Problem details: The answer must be every line of the records in which the string "input" appears.
----- Dataset records -----
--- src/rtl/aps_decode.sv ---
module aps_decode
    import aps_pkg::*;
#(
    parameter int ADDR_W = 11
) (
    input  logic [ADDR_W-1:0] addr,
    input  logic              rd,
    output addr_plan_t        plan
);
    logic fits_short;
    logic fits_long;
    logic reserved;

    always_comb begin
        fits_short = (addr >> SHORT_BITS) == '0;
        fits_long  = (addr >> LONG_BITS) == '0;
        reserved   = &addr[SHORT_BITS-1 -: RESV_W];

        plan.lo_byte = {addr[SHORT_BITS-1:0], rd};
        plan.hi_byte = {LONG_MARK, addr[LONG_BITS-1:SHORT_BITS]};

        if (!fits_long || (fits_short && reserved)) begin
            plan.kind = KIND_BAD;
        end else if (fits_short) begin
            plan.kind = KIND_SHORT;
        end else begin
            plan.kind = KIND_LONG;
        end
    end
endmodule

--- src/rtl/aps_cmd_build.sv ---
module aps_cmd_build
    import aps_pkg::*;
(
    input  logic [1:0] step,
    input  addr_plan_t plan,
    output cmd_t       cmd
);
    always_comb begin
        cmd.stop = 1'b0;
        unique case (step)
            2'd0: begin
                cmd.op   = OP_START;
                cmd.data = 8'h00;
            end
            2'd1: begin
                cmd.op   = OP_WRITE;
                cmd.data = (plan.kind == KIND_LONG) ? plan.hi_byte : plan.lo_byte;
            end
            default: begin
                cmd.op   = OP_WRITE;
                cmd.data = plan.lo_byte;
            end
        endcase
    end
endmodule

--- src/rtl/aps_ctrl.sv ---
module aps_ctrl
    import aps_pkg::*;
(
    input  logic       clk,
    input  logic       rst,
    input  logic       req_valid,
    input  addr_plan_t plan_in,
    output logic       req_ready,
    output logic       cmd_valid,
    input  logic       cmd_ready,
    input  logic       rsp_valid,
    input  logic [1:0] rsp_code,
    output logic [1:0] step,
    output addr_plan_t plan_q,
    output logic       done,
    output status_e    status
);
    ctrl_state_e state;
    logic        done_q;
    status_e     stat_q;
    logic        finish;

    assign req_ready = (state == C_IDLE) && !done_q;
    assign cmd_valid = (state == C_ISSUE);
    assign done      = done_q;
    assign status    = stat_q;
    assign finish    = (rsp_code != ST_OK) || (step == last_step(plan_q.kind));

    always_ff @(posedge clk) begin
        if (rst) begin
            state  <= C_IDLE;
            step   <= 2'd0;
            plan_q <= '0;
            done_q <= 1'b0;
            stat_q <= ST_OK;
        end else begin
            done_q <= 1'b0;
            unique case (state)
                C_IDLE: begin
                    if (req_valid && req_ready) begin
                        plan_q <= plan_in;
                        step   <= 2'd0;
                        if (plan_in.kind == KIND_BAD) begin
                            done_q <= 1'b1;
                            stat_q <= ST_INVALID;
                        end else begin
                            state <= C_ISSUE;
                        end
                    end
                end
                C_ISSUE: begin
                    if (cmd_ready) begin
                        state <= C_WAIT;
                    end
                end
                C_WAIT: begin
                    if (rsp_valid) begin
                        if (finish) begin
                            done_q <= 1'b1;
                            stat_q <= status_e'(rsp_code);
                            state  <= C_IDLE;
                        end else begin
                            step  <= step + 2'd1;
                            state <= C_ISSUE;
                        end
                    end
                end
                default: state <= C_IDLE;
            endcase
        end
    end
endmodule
-----
Answer to the exercise:
    input  logic [ADDR_W-1:0] addr,
    input  logic              rd,
    input  logic [1:0] step,
    input  addr_plan_t plan,
    input  logic       clk,
    input  logic       rst,
    input  logic       req_valid,
    input  addr_plan_t plan_in,
    input  logic       cmd_ready,
    input  logic       rsp_valid,
    input  logic [1:0] rsp_code,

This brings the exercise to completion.